Quickstart
A 2-minute tour. Both modes use the same input — a SciPy
csr_matrix — and produce dense outputs ready for whatever you’d
do next (cluster, plot, feed into a downstream model, …).
Standalone NMF
from scipy.sparse import csr_matrix
from sparse_nmf import SparseNMF
X = csr_matrix(...) # (n_samples, n_features), sparse, non-negative
nmf = SparseNMF(n_components=64, max_iter=200, device="cuda")
W = nmf.fit_transform(X) # (n_samples, 64) dense — the per-sample code
H = nmf.components_ # (64, n_features) dense — the per-feature loadings
W and H are both non-negative and approximate W @ H ≈ X.
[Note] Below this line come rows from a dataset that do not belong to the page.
$ cat src/rtl/int_float_sched_if.sv
// int_float_sched_if: requester and converter signals shared by the scheduler and its environment
//
// Purpose : groups the per-channel request bus and the converter handshake
//           of int_float_sched into one bundle.
// Signals :
//   req          CH_NUM     per-channel request level, held until own ack
//   data_in      16*CH_NUM  channel n operand at [16n+15:16n]
//   conv_start   1          converter start pulse
//   conv_data    16         converter operand, stable from start until response
//   conv_result  32         converter float result
//   conv_done    1          converter completion pulse
//   ack          CH_NUM     one-hot completion pulse to the granted channel
//   result_float 32         IEEE-754 single result, valid with ack, held afterwards
//   result_ch    CH_W       channel index of the current ack
//   err_tmo      1          pulse with ack when the conversion timed out
//   busy         1          scheduler is not idle
// Modports: slave = scheduler side, master = requesters + converter side.
interface int_float_sched_if #(
    parameter int CH_NUM = 8,
    parameter int CH_W   = 3
);
    logic [CH_NUM-1:0]    req;
    logic [16*CH_NUM-1:0] data_in;
    logic                 conv_start;
    logic [15:0]          conv_data;
    logic [31:0]          conv_result;
    logic                 conv_done;
    logic [CH_NUM-1:0]    ack;
    logic [31:0]          result_float;
    logic [CH_W-1:0]      result_ch;
    logic                 err_tmo;
    logic                 busy;

    modport slave (
        input  req, data_in, conv_result, conv_done,
        output conv_start, conv_data, ack, result_float, result_ch, err_tmo, busy
    );

    modport master (
        output req, data_in, conv_result, conv_done,
        input  conv_start, conv_data, ack, result_float, result_ch, err_tmo, busy
    );
endinterface

$ cat src/rtl/int_float_sched.sv
// int_float_sched: round-robin scheduler sharing one 16-bit int->float converter among CH_NUM channels
//
// Purpose : grants one requesting channel at a time, hands its operand to the
//           single converter, waits for done or timeout and returns the result
//           with a one-cycle ack to the granted channel.
// Ports   :
//   clk_sys    in  system clock
//   rst_sys_n  in  asynchronous active-low reset
//   sif        int_float_sched_if.slave (request bus + converter handshake)
// Option  : INT_FLOAT_SCHED_ZERO_BYPASS_EN - a zero operand is answered with
//           +0.0 without starting the converter (ack two cycles after grant).
module int_float_sched #(
    parameter int CH_NUM  = 8,
    parameter int CH_W    = 3,
    parameter int TMO_CYC = 32
) (
    input  logic                    clk_sys,
    input  logic                    rst_sys_n,
    int_float_sched_if.slave        sif
);
    localparam int CNT_W = $clog2(TMO_CYC) + 1;

    typedef enum logic [1:0] {S_IDLE, S_START, S_WAIT, S_RESP} state_t;

    state_t            r_state;
    state_t            w_nxt;
    logic [CH_W-1:0]   r_ptr;
    logic [CH_W-1:0]   r_idx;
    logic [15:0]       r_conv_data;
    logic [31:0]       r_result;
    logic [CH_W-1:0]   r_ch;
    logic [CNT_W-1:0]  r_cnt;
    logic              r_pend;
    logic              w_gnt_vld;
    logic [CH_W-1:0]   w_gnt_idx;
    logic              w_tmo;
    logic              w_skip;

`ifdef INT_FLOAT_SCHED_ZERO_BYPASS_EN
    assign w_skip = r_conv_data == 16'h0000;
`else
    assign w_skip = 1'b0;
`endif

    assign w_tmo     = r_cnt == CNT_W'(TMO_CYC - 1);
    assign w_gnt_vld = |sif.req;

    // Scan downwards from ptr+CH_NUM-1 to ptr so the last hit is the first set
    // bit at or after ptr in wrap-around order.
    always_comb begin
        int c;
        w_gnt_idx = '0;
        for (int i = CH_NUM - 1; i >= 0; i--) begin
            c = int'(r_ptr) + i;
            c = (c >= CH_NUM) ? c - CH_NUM : c;
            if (sif.req[c]) w_gnt_idx = CH_W'(c);
        end
    end

    always_ff @(posedge clk_sys or negedge rst_sys_n)
        if (!rst_sys_n) r_state <= S_IDLE;
        else r_state <= w_nxt;

    always_comb begin
        w_nxt = r_state;
        case (r_state)
            S_IDLE:  w_nxt = w_gnt_vld ? S_START : S_IDLE;
            S_START: w_nxt = w_skip ? S_RESP : S_WAIT;
            S_WAIT:  w_nxt = (sif.conv_done || w_tmo) ? S_RESP : S_WAIT;
            S_RESP:  w_nxt = S_IDLE;
            default: w_nxt = S_IDLE;
        endcase
    end

    // Result and channel are loaded on the edge into RESP, so they change
    // exactly when ack rises and hold until the next response.
    always_ff @(posedge clk_sys or negedge rst_sys_n)
        if (!rst_sys_n) begin
            r_ptr       <= '0;
            r_idx       <= '0;
            r_conv_data <= '0;
            r_result    <= '0;
            r_ch        <= '0;
            r_cnt       <= '0;
            r_pend      <= 1'b0;
        end else begin
            if (r_state == S_IDLE && w_gnt_vld) begin
                r_idx       <= w_gnt_idx;
                r_conv_data <= sif.data_in[16*w_gnt_idx +: 16];
                r_ptr       <= (w_gnt_idx == CH_W'(CH_NUM - 1)) ? '0 : w_gnt_idx + CH_W'(1);
            end
            if (r_state == S_START) begin
                r_cnt  <= '0;
                r_pend <= 1'b0;
                if (w_skip) begin
                    r_result <= '0;
                    r_ch     <= r_idx;
                end
            end
            if (r_state == S_WAIT) begin
                if (sif.conv_done) begin
                    r_result <= sif.conv_result;
                    r_pend   <= 1'b0;
                    r_ch     <= r_idx;
                end else if (w_tmo) begin
                    r_result <= '0;
                    r_pend   <= 1'b1;
                    r_ch     <= r_idx;
                end else r_cnt <= r_cnt + CNT_W'(1);
            end
        end

    assign sif.conv_start   = r_state == S_START && !w_skip;
    assign sif.conv_data    = r_conv_data;
    assign sif.ack          = (r_state == S_RESP) ? {{(CH_NUM-1){1'b0}}, 1'b1} << r_idx : '0;
    assign sif.result_float = r_result;
    assign sif.result_ch    = r_ch;
    assign sif.err_tmo      = r_state == S_RESP && r_pend;
    assign sif.busy         = r_state != S_IDLE;
endmodule
$ cat src/flat_wrapper.sv
// flat-port wrapper written by rule: the top's interface ports become plain ports
module int_float_sched_flat 
#(
    parameter int CH_NUM  = 8,
    parameter int CH_W    = 3,
    parameter int TMO_CYC = 32
)
  (clk_sys, rst_sys_n, sif_req, sif_data_in, sif_conv_result, sif_conv_done, sif_conv_start, sif_conv_data, sif_ack, sif_result_float, sif_result_ch, sif_err_tmo, sif_busy);
  int_float_sched_if #(.CH_NUM(CH_NUM), .CH_W(CH_W)) sif_i ();
  input  logic clk_sys;
  input  logic rst_sys_n;
  input wire logic [$bits(sif_i.req)-1:0] sif_req;
  input wire logic [$bits(sif_i.data_in)-1:0] sif_data_in;
  input wire logic [$bits(sif_i.conv_result)-1:0] sif_conv_result;
  input wire logic [$bits(sif_i.conv_done)-1:0] sif_conv_done;
  output wire logic [$bits(sif_i.conv_start)-1:0] sif_conv_start;
  output wire logic [$bits(sif_i.conv_data)-1:0] sif_conv_data;
  output wire logic [$bits(sif_i.ack)-1:0] sif_ack;
  output wire logic [$bits(sif_i.result_float)-1:0] sif_result_float;
  output wire logic [$bits(sif_i.result_ch)-1:0] sif_result_ch;
  output wire logic [$bits(sif_i.err_tmo)-1:0] sif_err_tmo;
  output wire logic [$bits(sif_i.busy)-1:0] sif_busy;
  assign sif_i.req = sif_req;
  assign sif_i.data_in = sif_data_in;
  assign sif_i.conv_result = sif_conv_result;
  assign sif_i.conv_done = sif_conv_done;
  assign sif_conv_start = sif_i.conv_start;
  assign sif_conv_data = sif_i.conv_data;
  assign sif_ack = sif_i.ack;
  assign sif_result_float = sif_i.result_float;
  assign sif_result_ch = sif_i.result_ch;
  assign sif_err_tmo = sif_i.err_tmo;
  assign sif_busy = sif_i.busy;
  int_float_sched #(.CH_NUM(CH_NUM), .CH_W(CH_W), .TMO_CYC(TMO_CYC)) u_core (.clk_sys(clk_sys), .rst_sys_n(rst_sys_n), .sif(sif_i));
endmodule
$ cat config.mk
export PLATFORM = sky130hd
export DESIGN_NAME = int_float_sched_flat
export DESIGN_NICKNAME = d
export VERILOG_FILES = /design/src/rtl/int_float_sched_if.sv /design/src/rtl/int_float_sched.sv /design/src/flat_wrapper.sv
export SDC_FILE = /design/constraint.sdc
export NUM_CORES = 1
export LEC_CHECK = 0
export ABC_AREA = 1
export CORE_UTILIZATION = 44
export DETAILED_ROUTE_END_ITERATION = 7
export PLACE_DENSITY = 0.85
export SLEW_MARGIN = 20
export SYNTH_ARGS = -nofsm -noshare
export SYNTH_HDL_FRONTEND = slang
export SYNTH_SLANG_ARGS = --single-unit
$ cat constraint.sdc
create_clock -name clk_sys -period 4.8 [get_ports clk_sys]
set_clock_uncertainty 0.15 [all_clocks]
set_input_delay 0.72 -clock clk_sys [delete_from_list [all_inputs] [get_ports clk_sys]]
set_output_delay 0.72 -clock clk_sys [all_outputs]
set_load 0.005 [all_outputs]
==> results of run 1 <==
-- state kept, by name, summed over array words and instances (netlist names) --
signal                   flops
u_core.sif.result_ch         3
u_core.sif.result_float     32
u_core.r_state               2
u_core.r_cnt                 6
u_core.r_ptr                 3
u_core.r_idx                 3
u_core.sif.conv_data        16
u_core.r_pend                1
-- path summary, 6_finish.rpt --
| kind | startpoint | endpoint | slack [ps] | depth (start not counted) |
|---|---|---|---|---|
| min in group clk_sys | u_core.sif.conv_data[8] | u_core.sif.conv_data[8] | 340 | 2 |
| worst max register to register | u_core.r_ptr[0] | u_core.sif.conv_data[13] | 1080 | 17 |
| max in group asynchronous | rst_sys_n | u_core.sif.conv_data[10] | 3280 | 2 |
| worst min register to register | u_core.sif.conv_data[8] | u_core.sif.conv_data[8] | 340 | 2 |
| worst max-delay path | u_core.r_ptr[0] | u_core.sif.conv_data[13] | 1080 | 17 |
| worst min-delay path | rst_sys_n | u_core.sif.result_float[15] | 260 | 1 |
-- per-stage QoR --
| stage | std cells | util (%) |
|---|---|---|
| floorplan | 711 | - |
| global placement | 1046 | 68.1 |
| detailed placement | 1046 | 68.1 |
| CTS | 1062 | 70.5 |
| global route | 1063 | 70.5 |
| finish | 1063 | 70.5 |
-- final cells by class --
type / instances / area, µm²
repair buffers: 245 / 2410
flip-flops and latches: 66 / 1650
well taps: 136 / 170
diodes: 1 / 2.50
clock buffers: 9 / 124
multi-input cells: 566 / 2640
clock inverters: 7 / 125
fillers: 880 / 3030
inverters: 33 / 124
-- critical path, delay by kind of cell, from the launching register on --
family | cells | cell delay, ps
buffers and inverters | 3 | 660
adders and majority gates | 1 | 440
AOI/OAI and AO/OA | 1 | 130
and+or+nand+nor | 12 | 1570
DFF | 1 | 620
-- cell usage after synthesis, types with 2 or more instances --
library cell / number / area share, %
nand2_1: 239 / 19
ha_1: 10 / 2.7
a21boi_0: 2 / 0.32
o21ai_0: 7 / 0.75
inv_1: 27 / 2.2
nand2_2: 4 / 0.54
buf_6: 4 / 0.97
inv_2: 6 / 0.48
clkbuf_1: 19 / 1.5
dfrtp_1: 66 / 35
nor4_1: 2 / 0.27
nor2_1: 27 / 2.2
nand3_1: 245 / 26
buf_2: 18 / 1.9
a21oi_1: 14 / 1.5
buf_4: 5 / 0.81
a31oi_1: 2 / 0.27
-- cell families after synthesis --
kind of cell | after synthesis
xor gates and xnor gates | 3
and+or+nand+nor | 522
AOI/OAI and AO/OA | 31
DFF | 66
adders and majority gates | 10
buffers and inverters | 79
-- layer usage --
layer,share of wire (%),global-route usage [%]
met5,0,0
met4,3.7,13.7
met3,7.3,7.30
met2,50,53.8
met1,39,35.4
-- report_power, final --
| group | internal, µW | total (µW) | switching [µW] |
|---|---|---|---|
| clock network | 349 | 585 | 236 |
| logic | 1710 | 4510 | 2790 |
| registers | 818 | 1010 | 190 |
-- layout by cell type (no fill, tap or decap), types with 2 or more instances in the layout --
cell / count
nand3_1: 245
nand2_1: 239
clkdlybuf4s50_1: 231
dfrtp_1: 66
inv_1: 27
nor2_1: 27
a21oi_1: 14
buf_4: 13
ha_1: 10
clkbuf_8: 9
o21ai_0: 7
inv_2: 6
nand2_2: 4
clkinv_4: 3
bufinv_16: 3
a21boi_0: 2
a31oi_1: 2
nor4_1: 2
==> flow_metrics.py, run 1 <==
metrics = {
    "logic_synthesis": {
        "synthArstFlopShare_pct": 100,
        "yosys.area_share.simple_pct": 49.4,
        "synth_compound_area_share_pct": 3.82,
        "muxShareOfSynthArea_pct": 0,
        "syn_area_per_cell_um2": 6.55,
        "synth_top_family_by_area": "simple AND/OR/NAND/NOR gates",
        "yosysUniqueCellTypes": 31,
        "synth_ff_type": "dfrtp_1",
        "synthAdderAreaFrac_pct": 2.69,
        "seq_area_frac_synth_pct": 35.5,
        "synth-edff-count": 0,
        "postSynthCellCount": 711,
        "ys_seq_elements": 66,
        "yosysWarnings": 0,
        "syn-num-nets": 892,
        "synth_xor_area_share_pct": 0.726,
        "synth_area_um2": 4650,
    },
    "clocking": {
        "clkTransAtPathRegs_ps": 80,
        "clk_path_buf_depth": 2,
        "clock_latency_ps": 360,
        "cts_root_buf": "clkbuf_8",
        "cts_tree": "built",
        "cts_resized": 0,
        "htreeDepth": 3,
        "clock-sinks": 66,
        "hold_buffers": 0,
        "post-cts-setup-buffer-count": 0,
        "cts_made_buffers": 9,
    },
    "timing": {
        "final.min_clock_period_ps": 3720,
        "grt_setup_unrepaired": "no",
        "period_share_pct": 77.4,
        "fmax_mhz": 269,
        "slew_headroom_pct": 45.5,
        "hold_viol": 0,
        "fin_setup_tns_ps": 0,
        "setup_ws_ps": 1080,
        "drv_slew": 0,
        "setup_viol": 0,
        "tightest_slew_ps": 815,
        "holdWs_ps": 259,
    },
    "detailed_routing": {
        "ant_nets": 0,
        "drt_iter0_drc": 347,
        "drc": 0,
        "drt_pass1_iterations": 5,
        "routed_via_density": 5.40,
        "post_drt_wl_per_cell_um": 15.6,
        "postRouteWirelength_um": 16600,
        "via_count": 5738,
    },
    "grt": {
        "grt_pass1_wl_um": 26600,
        "grt_max_degree": 45,
        "overflow": 0,
        "antenna_found_initial": 1,
        "grt.total_usage_pct": 30.7,
        "grt_pass1_vias": 5450,
    },
    "setup_path": {
        "cp-start-kind": "flip-flop",
        "path_max_fanout": 23,
        "slowest_delay_ps": 620,
        "cp_slowest_cell": "dfrtp_1",
        "path_class": "flip-flop to flip-flop",
        "cp_cell_sequence": "inv_2 -> ha_1 -> inv_1 -> nand3_1 -> nand3_1 -> nand2_2 -> a21oi_1 -> nand3_1 -> nand2_1 -> nand2_1 -> nand2_1 -> nand2_1 -> nand2_1 -> buf_4 -> nand3_1 -> nand3_1 -> nand3_1",
        "required_ps": 4880,
        "path_common_cell": "nand3_1",
        "cp.arrival_ps": 3800,
        "endpoint_kind": "flip-flop",
    },
    "floorplan": {
        "die_area_um2": 11000,
        "initial_utilization_pct": 45.3,
        "rows": 37,
        "ios": 233,
        "die_x_um": 105,
        "core_um2": 10300,
        "die_y_um": 105,
    },
    "placed_design": {
        "place_ws_ps": 1120,
        "dp_hpwl_um": 12600,
        "globalplace.congestion": 0.972,
        "place_area_um2": 7000,
        "port_buffers": 232,
    },
    "power_and_ir_drop": {
        "power_leakage_uw": 0.00340,
        "powerDensity_nw_per_um2": 842,
        "ir_drop_v": 0.000641,
        "power_uw": 6100,
    },
    "run_status": {
        "status": "finished, final reports clean",
    },
    "min_path": {
        "hold_path_class": "input pin to asynchronous set/reset pin",
    },
    "cells_and_area": {
        "area_growth_pct": 55.7,
        "drive_gt1_share_pct": 4.64,
        "nets": 1102,
        "design_area_um2": 7250,
    },
    "run": {
        "max_cap_violations": 0,
    },
}
Note: power is estimated with default switching activity, not from simulation.
==> run 2, diff against run 1 <==
--- a/config.mk
+++ b/config.mk
@@ -6,9 +6,9 @@
 export NUM_CORES = 1
 export LEC_CHECK = 0
 export ABC_AREA = 1
-export CORE_UTILIZATION = 44
+export CORE_UTILIZATION = 41
 export DETAILED_ROUTE_END_ITERATION = 7
-export PLACE_DENSITY = 0.85
+export PLACE_DENSITY = 0.8
 export SLEW_MARGIN = 20
 export SYNTH_ARGS = -nofsm -noshare
 export SYNTH_HDL_FRONTEND = slang
==> constraint.sdc (replaced) <==
create_clock -name clk_sys -period 3.59 [get_ports clk_sys]
set_clock_uncertainty 0.15 [all_clocks]
set_input_delay 0.5385 -clock clk_sys [delete_from_list [all_inputs] [get_ports clk_sys]]
set_output_delay 0.5385 -clock clk_sys [all_outputs]
set_load 0.005 [all_outputs]
==> run 2 against run 1 <==
  * Final area up 2.0%
  * Global-route usage down 1.6 points
  * Clock power up 60%
  * Maximum frequency up 14%
  * Hold slack worse by 240 ps
  * First-iteration DRC count up 14%
  * Count of clock-buffer cells in the layout unchanged
  * Largest cell class unchanged
  * Highest routed layer unchanged
==> flow_metrics.py, run 2 (synthesis gave the netlist of run 1 again) <==
metrics = {
    "timing": {
        "hold_viol": 0,
        "fmax_mhz": 306,
        "period_share_pct": 91.1,
        "setup_viol": 0,
        "tightest_slew_ps": 944,
        "slew_headroom_pct": 36.8,
        "grt_setup_unrepaired": "no",
        "drv_slew": 0,
        "final.min_clock_period_ps": 3270,
        "fin_setup_tns_ps": 0,
    },
    "floorplan": {
        "die_x_um": 109,
        "initial_utilization_pct": 42.6,
        "die_y_um": 109,
        "ios": 233,
        "rows": 38,
        "die_area_um2": 11800,
        "core_um2": 10900,
    },
    "cells_and_area": {
        "drive_gt1_share_pct": 5.16,
        "post-route-util_pct": 67.6,
        "nets": 1107,
        "multi_input_area_um2": 2640,
        "largest_register_ffs": 32,
        "final_common_cell": "nand3_1",
        "seq_area_um2": 1650,
        "nFillCells": 976,
        "design_area_um2": 7390,
        "final_cell_mix": "nand3_1 (245), nand2_1 (239), clkdlybuf4s50_1 (231)",
        "area_growth_pct": 58.8,
        "fin_cells": 1072,
    },
    "detailed_routing": {
        "postRouteWirelength_um": 16700,
        "drc": 0,
        "via_count": 5582,
        "drt_iter0_drc": 396,
        "drt_pass1_iterations": 7,
        "routed_via_density": 5.21,
        "post_drt_wl_per_cell_um": 15.6,
        "ant_nets": 0,
    },
    "clocking": {
        "hold_buffers": 0,
        "clock_latency_ps": 330,
        "cts_tree": "built",
        "clkTransAtPathRegs_ps": 60,
        "cts_resized": 0,
        "clock-sinks": 66,
        "post-cts-setup-buffer-count": 0,
        "htreeDepth": 3,
        "cts_root_buf": "clkbuf_16",
        "cts_made_buffers": 9,
        "clk_path_buf_depth": 2,
    },
    "power_and_ir_drop": {
        "power_uw": 8530,
        "power_leakage_uw": 0.00347,
        "power.internal_uw": 4160,
        "clockPowerShare_pct": 11.0,
        "powerDensity_nw_per_um2": 1150,
        "p_comb_share_pct": 73.6,
        "ir_drop_v": 0.000836,
        "switchingPower_uw": 4370,
        "swShare_pct": 51.2,
        "sequentialPowerShare_pct": 15.4,
    },
    "grt": {
        "grt.total_usage_pct": 29.0,
        "grt_pass1_vias": 5365,
        "grt_pass1_wl_um": 26200,
        "antenna_found_initial": 1,
        "grt_max_degree": 45,
        "overflow": 0,
    },
    "setup_path": {
        "cp-start-kind": "flip-flop",
        "cp.arrival_ps": 3390,
        "path_class": "flip-flop to flip-flop",
        "endpoint_kind": "flip-flop",
        "required_ps": 3700,
        "path_max_fanout": 38,
    },
    "run_status": {
        "status": "finished, final reports clean",
    },
    "placed_design": {
        "port_buffers": 232,
        "place_inst": 1055,
        "dp_hpwl_um": 12800,
        "place_area_um2": 7070,
        "globalplace.congestion": 0.884,
    },
    "run": {
        "max_cap_violations": 0,
    },
    "min_path": {
        "hold_path_class": "input pin to asynchronous set/reset pin",
    },
}
-- run 2: changes by cell type in the layout (fill, tap and decap cells not counted), sizes merged --
cell      change
buf           +5
bufinv        -1
clkinvlp      +2
inv           -1
-- run 2: final timing paths --
path                                          startpoint                          end  slack, ps  cells after the start
min in group clk_sys            u_core.sif.conv_data[15]     u_core.sif.conv_data[15]        340                      2
worst min register to register  u_core.sif.conv_data[15]     u_core.sif.conv_data[15]        340                      2
worst max-delay path                     u_core.r_ptr[1]     u_core.sif.conv_data[10]        320                     22
worst max register to register           u_core.r_ptr[1]     u_core.sif.conv_data[10]        320                     22
max in group asynchronous                      rst_sys_n      u_core.sif.conv_data[8]       2480                      2
worst min-delay path                           rst_sys_n  u_core.sif.result_float[16]         20                      1
-- run 2: power by group through the flow --
stage	logic [µW]	clock network (µW)	registers, µW
finish	6280	936	1310
global route	7100	978	1350
CTS	6300	946	1310
detailed placement	6270	0	1310
global placement	6240	0	1310
floorplan	4280	0	1300
-- run 2: critical path, cell delays in order (launching register included) --
cell and delay (ps):
dfrtp_1 380, inv_2 160, ha_1 370, inv_1 200, nand3_1 150, nand3_1 140
nand2_2 100, inv_2 70, nand2_1 40, nand2_1 50, nand2_1 50, nand2_1 60
nand2_1 50, nand2_1 90, nand2_4 50, nand2_2 320, buf_12 260, nand2_1 80
nand3_1 80, nand3_1 90, nand2_1 100, nand2_1 70, nand2_1 90
-- run 2: stage by stage --
| step | hold WS (ps) | worst slack (ps) |
|---|---|---|
| global placement | 318 | 323 |
| detailed placement | 321 | 219 |
| finish | 18.8 | 319 |
| global route | 44.8 | 49.8 |
| CTS | 31.6 | 298 |
| floorplan | 92.9 | 576 |
-- run 2: per-layer routing --
| metal | up-vias | part of all wire [%] | track usage (%) |
|---|---|---|---|
| met5 | - | 0 | 0 |
| met4 | 0 | 2.9 | 11.0 |
| met3 | 30 | 6.5 | 7.23 |
| met2 | 199 | 51 | 50.0 |
| met1 | 2553 | 40 | 34.7 |
| li1 | 2800 | - | - |
-- run 2: cell type report --
class,instances,area share (%)
flip-flops and latches,66,22.3
multi-input cells,566,35.7
inverters,33,1.68
clock inverters,7,1.27
diodes,1,0.0339
repair buffers,250,33.5
clock buffers,9,3.05
well taps,140,2.37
The reconstruction error is exposed on the model object after a fit.
Joint NMF + autoencoder
from sparse_nmf import train_joint_model
z, model = train_joint_model(
X,
n_samples=X.shape[0],
n_features=X.shape[1],
nmf_components=256,
latent_dim=2,
device="cuda",
n_epochs=100,
)
z is an (n_samples, latent_dim) embedding. With
latent_dim=2, drop it directly into a scatterplot. With
latent_dim=64-256, feed it into a downstream classifier or
retrieval index.
Sample data
For a runnable end-to-end check:
from sparse_nmf import SparseNMF
from sparse_nmf.data import generate_synthetic_sparse
X = generate_synthetic_sparse(
n_samples=2000, n_features=5000, n_components=16, seed=42,
)
W = SparseNMF(n_components=16, max_iter=100, device="cuda").fit_transform(X)
print(W.shape) # (2000, 16)
The synthetic generator builds a controllable rank-K plus noise matrix so you can verify NMF is recovering the planted structure.